RECORD SET »
`src/rtl/ppmn_pkg.sv`:
```
// Shared types and constants for the PPM stream negative filter.
package ppmn_pkg;

    localparam int BYTE_W  = 8;
    localparam int DIM_W   = 16;
    localparam int PROD_W  = 2 * DIM_W;
    localparam int COUNT_W = 34;

    localparam logic [BYTE_W-1:0] ASCII_LF    = 8'h0A;
    localparam logic [BYTE_W-1:0] ASCII_ZERO  = 8'h30;
    localparam logic [BYTE_W-1:0] ASCII_NINE  = 8'h39;
    localparam logic [BYTE_W-1:0] PIXEL_MAX   = 8'hFF;
    localparam logic [DIM_W-1:0]  DIM_MAX     = 16'hFFFF;

    typedef enum logic [2:0] {
        PH_LINE1  = 3'd0,
        PH_WIDTH  = 3'd1,
        PH_HEIGHT = 3'd2,
        PH_REST2  = 3'd3,
        PH_LINE3  = 3'd4,
        PH_PIXELS = 3'd5
    } phase_t;

    typedef struct packed {
        logic [BYTE_W-1:0] out_byte;
        logic              is_pixel;
        logic              image_end;
    } result_t;

endpackage

```
`src/rtl/ppmn_core.sv`:
```
// Header parser, dimension capture and pixel inversion for the negative filter.
module ppmn_core #(
    parameter int LINE_LIMIT = 32
) (
    input  logic                    clk,
    input  logic                    rst_n,
    input  logic                    accept,
    input  logic [7:0]              in_byte,
    output ppmn_pkg::result_t       result
);
    import ppmn_pkg::*;

    localparam int LC_W = $clog2(LINE_LIMIT);

    phase_t               phase_reg, phase_next, phase_work;
    logic [LC_W-1:0]      line_count_reg, line_count_next, lc_inc;
    logic [DIM_W-1:0]     width_reg, width_next;
    logic [DIM_W-1:0]     height_reg, height_next;
    logic [COUNT_W-1:0]   count_reg, count_next;
    logic [PROD_W-1:0]    product_reg;
    logic [COUNT_W-1:0]   last_idx_reg;
    logic                 digit;
    logic [3:0]           digit_val;
    logic                 line_done;
    logic                 last_pixel;

    function automatic logic [DIM_W-1:0] add_digit(input logic [DIM_W-1:0] acc,
                                                   input logic [3:0] d);
        logic [DIM_W+3:0] v;
        v = {1'b0, acc, 3'b000} + {3'b000, acc, 1'b0} + {{DIM_W{1'b0}}, d};
        return (v > {4'b0000, DIM_MAX}) ? DIM_MAX : v[DIM_W-1:0];
    endfunction

    assign digit     = (in_byte >= ASCII_ZERO) && (in_byte <= ASCII_NINE);
    assign digit_val = 4'(in_byte - ASCII_ZERO);
    assign lc_inc    = line_count_reg + 1'b1;
    assign line_done = (in_byte == ASCII_LF) || (lc_inc >= LC_W'(LINE_LIMIT - 1));

    // An image holds at least three pixel bytes, so the first pixel is never the
    // last; the end index is ready from the second pixel on.
    assign last_pixel = (count_reg != '0) && (count_reg == last_idx_reg);

    always_comb
    begin
        result.out_byte  = in_byte;
        result.is_pixel  = 1'b0;
        result.image_end = 1'b0;
        if (phase_reg == PH_PIXELS)
        begin
            result.out_byte  = PIXEL_MAX - in_byte;
            result.is_pixel  = 1'b1;
            result.image_end = last_pixel;
        end
    end

    always_comb
    begin
        phase_next      = phase_reg;
        line_count_next = line_count_reg;
        width_next      = width_reg;
        height_next     = height_reg;
        count_next      = count_reg;
        phase_work      = phase_reg;

        if (phase_reg == PH_PIXELS)
        begin
            if (last_pixel)
            begin
                phase_next      = PH_LINE1;
                line_count_next = '0;
                count_next      = '0;
            end
            else
            begin
                count_next = count_reg + 1'b1;
            end
        end
        else
        begin
            unique case (phase_reg)
                PH_LINE1, PH_REST2, PH_LINE3: phase_work = phase_reg;
                PH_WIDTH:
                begin
                    if (digit)
                        width_next = add_digit(width_reg, digit_val);
                    else
                        phase_work = PH_HEIGHT;
                end
                PH_HEIGHT:
                begin
                    if (digit)
                        height_next = add_digit(height_reg, digit_val);
                    else
                        phase_work = PH_REST2;
                end
                default: phase_work = PH_LINE1;
            endcase

            if (!line_done)
            begin
                line_count_next = lc_inc;
                phase_next      = phase_work;
            end
            else
            begin
                line_count_next = '0;
                unique case (phase_work)
                    PH_LINE1:
                    begin
                        width_next  = '0;
                        height_next = '0;
                        phase_next  = PH_WIDTH;
                    end
                    PH_LINE3:
                    begin
                        count_next = '0;
                        phase_next = ((width_reg == '0) || (height_reg == '0)) ?
                                     PH_LINE1 : PH_PIXELS;
                    end
                    default: phase_next = PH_LINE3;
                endcase
            end
        end
    end

    always_ff @(posedge clk or negedge rst_n)
    begin
        if (!rst_n)
        begin
            phase_reg      <= PH_LINE1;
            line_count_reg <= '0;
            width_reg      <= '0;
            height_reg     <= '0;
            count_reg      <= '0;
        end
        else if (accept)
        begin
            phase_reg      <= phase_next;
            line_count_reg <= line_count_next;
            width_reg      <= width_next;
            height_reg     <= height_next;
            count_reg      <= count_next;
        end
    end

    // The dimensions settle by the end of line two, so the byte total follows
    // them through two register stages while line three is still being read.
    always_ff @(posedge clk or negedge rst_n)
    begin
        if (!rst_n)
        begin
            product_reg  <= '0;
            last_idx_reg <= '0;
        end
        else
        begin
            product_reg  <= PROD_W'(width_reg) * PROD_W'(height_reg);
            last_idx_reg <= COUNT_W'({product_reg, 1'b0}) + COUNT_W'(product_reg)
                            - COUNT_W'(1);
        end
    end

    a_pixel_dims_nonzero: assert property (@(posedge clk) disable iff (!rst_n)
        (phase_reg == PH_PIXELS) |-> ((width_reg != '0) && (height_reg != '0)))
        else $error("pixel phase entered with a zero dimension");

    a_end_only_pixel: assert property (@(posedge clk) disable iff (!rst_n)
        result.image_end |-> result.is_pixel)
        else $error("image end flagged on a header word");

    a_end_returns_line1: assert property (@(posedge clk) disable iff (!rst_n)
        (accept && result.image_end) |=> (phase_reg == PH_LINE1))
        else $error("no return to line one after the last pixel");

    a_count_in_range: assert property (@(posedge clk) disable iff (!rst_n)
        ((phase_reg == PH_PIXELS) && (count_reg != '0)) |-> (count_reg <= last_idx_reg))
        else $error("pixel count ran past the image size");

endmodule

```
`src/rtl/ppmn_skid.sv`:
```
// Output register with a skid stage for the negative filter result words.
module ppmn_skid (
    input  logic                clk,
    input  logic                rst_n,
    input  logic                push,
    input  ppmn_pkg::result_t   push_data,
    output logic                push_ready,
    output logic                out_valid,
    input  logic                out_ready,
    output ppmn_pkg::result_t   out_data
);
    import ppmn_pkg::*;

    logic    out_valid_reg, skid_valid_reg;
    result_t out_data_reg, skid_data_reg;
    logic    pop;

    assign pop        = out_valid_reg && out_ready;
    assign push_ready = !skid_valid_reg;
    assign out_valid  = out_valid_reg;
    assign out_data   = out_data_reg;

    always_ff @(posedge clk or negedge rst_n)
    begin
        if (!rst_n)
        begin
            out_valid_reg  <= 1'b0;
            skid_valid_reg <= 1'b0;
        end
        else if (skid_valid_reg)
        begin
            if (pop)
            begin
                skid_valid_reg <= 1'b0;
            end
        end
        else if (push)
        begin
            if (out_valid_reg && !pop)
                skid_valid_reg <= 1'b1;
            else
                out_valid_reg <= 1'b1;
        end
        else if (pop)
        begin
            out_valid_reg <= 1'b0;
        end
    end

    always_ff @(posedge clk)
    begin
        if (skid_valid_reg)
        begin
            if (pop)
                out_data_reg <= skid_data_reg;
        end
        else if (push)
        begin
            if (out_valid_reg && !pop)
                skid_data_reg <= push_data;
            else
                out_data_reg <= push_data;
        end
    end

    a_skid_needs_out: assert property (@(posedge clk) disable iff (!rst_n)
        skid_valid_reg |-> out_valid_reg)
        else $error("skid word held while the output register is empty");

    a_stall_keeps_word: assert property (@(posedge clk) disable iff (!rst_n)
        (out_valid_reg && !out_ready) |=> (out_valid_reg && $stable(out_data_reg)))
        else $error("stalled output word changed");

    a_skid_moves_up: assert property (@(posedge clk) disable iff (!rst_n)
        (skid_valid_reg && pop) |=> (out_valid_reg && !skid_valid_reg))
        else $error("skid word not moved into the output register");

endmodule

```
`src/rtl/ppm_stream_negative.sv`:
```
// Top level of the PPM stream negative filter.
//
// Usage:
//   The slave channel (s_tvalid, s_tready, s_tdata) takes one byte of a binary
//   colour PPM file per word. The master channel returns one word for every
//   byte taken: header bytes unchanged with m_tuser low, pixel bytes as
//   255 minus the byte with m_tuser high, and m_tlast on the final pixel byte.
//   Header lines end at a newline or after LINE_LIMIT-1 bytes; width and height
//   come from the second line, and an image with no pixels goes straight back
//   to header parsing.
//   Each accepted byte's word is registered in the output or skid stage, and one word
//   is accepted in every cycle while s_tready is high; the parse state and pixel
//   counter update in a single step per byte. The byte total is formed by a two-stage
//   multiply that runs while the third header line is read.
//   Reset clears the parser to the first header line and empties the output.
//   When the receiver stalls, the output register and a one-word skid stage
//   hold results; s_tready drops only once both are full.
module ppm_stream_negative #(
    parameter int LINE_LIMIT = 32
) (
    input  logic       clk,
    input  logic       rst_n,
    input  logic       s_tvalid,
    output logic       s_tready,
    input  logic [7:0] s_tdata,     // [7:0] in_byte
    output logic       m_tvalid,
    input  logic       m_tready,
    output logic [7:0] m_tdata,     // [7:0] out_byte
    output logic [0:0] m_tuser,     // [0] is_pixel
    output logic       m_tlast      // image_end
);
    import ppmn_pkg::*;

    logic    accept;
    result_t core_result;
    result_t out_word;

    assign accept = s_tvalid && s_tready;

    ppmn_core #(
        .LINE_LIMIT(LINE_LIMIT)
    ) u_core (
        .clk     (clk),
        .rst_n   (rst_n),
        .accept  (accept),
        .in_byte (s_tdata),
        .result  (core_result)
    );

    ppmn_skid u_skid (
        .clk        (clk),
        .rst_n      (rst_n),
        .push       (accept),
        .push_data  (core_result),
        .push_ready (s_tready),
        .out_valid  (m_tvalid),
        .out_ready  (m_tready),
        .out_data   (out_word)
    );

    assign m_tdata    = out_word.out_byte;
    assign m_tuser[0] = out_word.is_pixel;
    assign m_tlast    = out_word.image_end;

endmodule

```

WHAT YOU SHOULD DO » Pull out all lines containing the word "three" from the entries above.

SOLUTION TO THIS PROBLEM »
    // An image holds at least three pixel bytes, so the first pixel is never the
    // them through two register stages while line three is still being read.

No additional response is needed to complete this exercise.